La última publicación del escritor madrileño Jesús Urceloy, 'Matar en casa', recoge quince relatos plagados de humor negro, ingenuo y terrible

 

 

DAVID TORRES

Jesús Urceloy es uno de esos raros poetas capaces de sentir y hacer sentir, como decía Neruda, 'el frío de los pobres', quizá porque lo conoce desde la infancia, quizá porque es una de las pocas excepciones en un país donde los poetas suelen heredar el cargo, como todo el mundo. Ahora Urceloy, que es un virtuoso del endecasílabo y del versículo, se ha pasado a la prosa, al relato breve, y ha dado a la imprenta quince relatos breves y pluscuamperfectos alojados en un volumen titulado Matar en casa (ed. Casa de Cartón), cuyo único defecto es que se acaba.

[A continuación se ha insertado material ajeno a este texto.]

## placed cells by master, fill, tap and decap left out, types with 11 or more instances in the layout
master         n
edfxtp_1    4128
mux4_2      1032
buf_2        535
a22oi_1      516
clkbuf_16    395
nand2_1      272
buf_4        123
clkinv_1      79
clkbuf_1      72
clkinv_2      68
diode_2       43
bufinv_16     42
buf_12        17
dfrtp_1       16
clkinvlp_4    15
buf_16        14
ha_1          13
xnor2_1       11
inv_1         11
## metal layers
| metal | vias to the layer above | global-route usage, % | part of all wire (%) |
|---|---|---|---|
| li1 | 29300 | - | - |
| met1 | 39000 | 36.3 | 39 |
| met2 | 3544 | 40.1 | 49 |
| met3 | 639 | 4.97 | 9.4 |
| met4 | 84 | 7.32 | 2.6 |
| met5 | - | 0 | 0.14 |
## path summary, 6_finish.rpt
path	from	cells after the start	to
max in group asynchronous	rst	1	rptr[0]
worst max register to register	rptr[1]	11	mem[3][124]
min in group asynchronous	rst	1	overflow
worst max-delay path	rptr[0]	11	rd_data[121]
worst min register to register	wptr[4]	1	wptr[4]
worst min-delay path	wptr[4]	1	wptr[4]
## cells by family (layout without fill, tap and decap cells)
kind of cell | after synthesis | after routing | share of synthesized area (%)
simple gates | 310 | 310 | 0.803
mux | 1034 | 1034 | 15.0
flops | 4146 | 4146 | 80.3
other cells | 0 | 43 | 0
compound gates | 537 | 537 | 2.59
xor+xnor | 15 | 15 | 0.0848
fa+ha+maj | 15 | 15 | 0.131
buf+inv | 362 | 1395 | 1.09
==> src/rtl/knn_core.sv <==
// knn_core: 2-D squared-distance engine; loads Ax,Bx,Ay,By serially, samples result on KNN_SAMPLE.
// Optional KNN_DONE output when KNN_DONE_EN is defined.
module knn_core
  import knn_pkg::*;
#(
  parameter int DATA_W = 32
) (
  input  logic              clk,
  input  logic              rst,
  input  logic              KNN_ENABLE,
  input  logic              KNN_SAMPLE,
  input  logic [DATA_W-1:0] KNN_DATA_IN,
`ifdef KNN_DONE_EN
  output logic              KNN_DONE,
`else
`endif
  output logic [DATA_W-1:0] KNN_VALUE
);
  state_t state, next;
  logic [CNT_W-1:0] cnt;
  logic [NUM_WORDS-1:0][DATA_W-1:0] coord;
  logic [DATA_W-1:0] result, sq_x, sq_y;
  logic cap;
  knn_sqdiff #(.DATA_W(DATA_W)) u_sq_x (.a(coord[IDX_AX]), .b(coord[IDX_BX]), .sq(sq_x));
  knn_sqdiff #(.DATA_W(DATA_W)) u_sq_y (.a(coord[IDX_AY]), .b(coord[IDX_BY]), .sq(sq_y));
  // ARM2's outgoing edge is already the first capture, so the counter is 0 there
  assign cap = KNN_ENABLE && (state == ARM2 || state == LOAD);
  always_comb begin
    next = state;
    if (!KNN_ENABLE) next = IDLE;
    else
      case (state)
        IDLE:    next = ARM1;
        ARM1:    next = ARM2;
        ARM2:    next = LOAD;
        LOAD:    next = cnt == IDX_BY ? COMPUTE : LOAD;
        COMPUTE: next = DONE;
        default: next = state;
      endcase
  end
  always_ff @(posedge clk or negedge rst)
    if (!rst) begin
      state     <= IDLE;
      cnt       <= '0;
      coord     <= '0;
      result    <= '0;
      KNN_VALUE <= '0;
    end else begin
      state <= next;
      cnt   <= state == IDLE ? '0 : cap ? cnt + 1'b1 : cnt;
      if (cap) coord[cnt] <= KNN_DATA_IN;
      if (state == COMPUTE && KNN_ENABLE) result <= sq_x + sq_y;
      if (KNN_SAMPLE) KNN_VALUE <= result;
    end
`ifdef KNN_DONE_EN
  always_ff @(posedge clk or negedge rst)
    if (!rst) KNN_DONE <= 1'b0;
    else KNN_DONE <= next == DONE && (state == COMPUTE || (KNN_DONE && !KNN_SAMPLE));
`endif
endmodule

De un chapuzón, el lector se sumerge en un mundo absurdo y deslumbrante donde un náufrago convive con una colonia de pingüinos, donde una familia se dedica al asesinato o donde una brigada del ejército en vez de fusilar a los prisioneros los sodomiza. Un humor negro, ingenuo y terrible, donde resuenan ecos de Gila y de Azcona, vertebra las viñetas de una poética desesperada, casi kafkiana, en donde el lector se reconocerá como en uno de esos espejos deformes del Callejón de Gato, esa España del horror y el esperpento en la que chapoteamos día a día y que cabe apenas en este párrafo inicial de 'Días de metro':

Con la crisis mis padres tuvieron que hacerse pordioseros y pedían en el metro. Lo hacían tan bien que, muchas tardes del sábado, mi mujer y yo cogíamos a los niños y en vez de irnos al cine nos íbamos a verles. Papá, para dar más lástima, se ponía una barba postiza muy larga y llena de moscas, y mamá se quitaba las alpargatas y mostraba unos pies muy sucios. Cuando se cansaban de estar de rodillas se sentaban en unos cartones, sobre el suelo. Lo hacían muy bien y daban mucha pena, los dos tan viejecitos y tan indecentes, y la gente les daba mucho dinero y mucha solidaridad.

Hay libros que te ríes y la sonrisa se te congela en la boca. Matar en casa es uno de esos libros que, al abrirlos, te da en la cara una ráfaga de frío callejero, un heraldo del invierno que se avecina.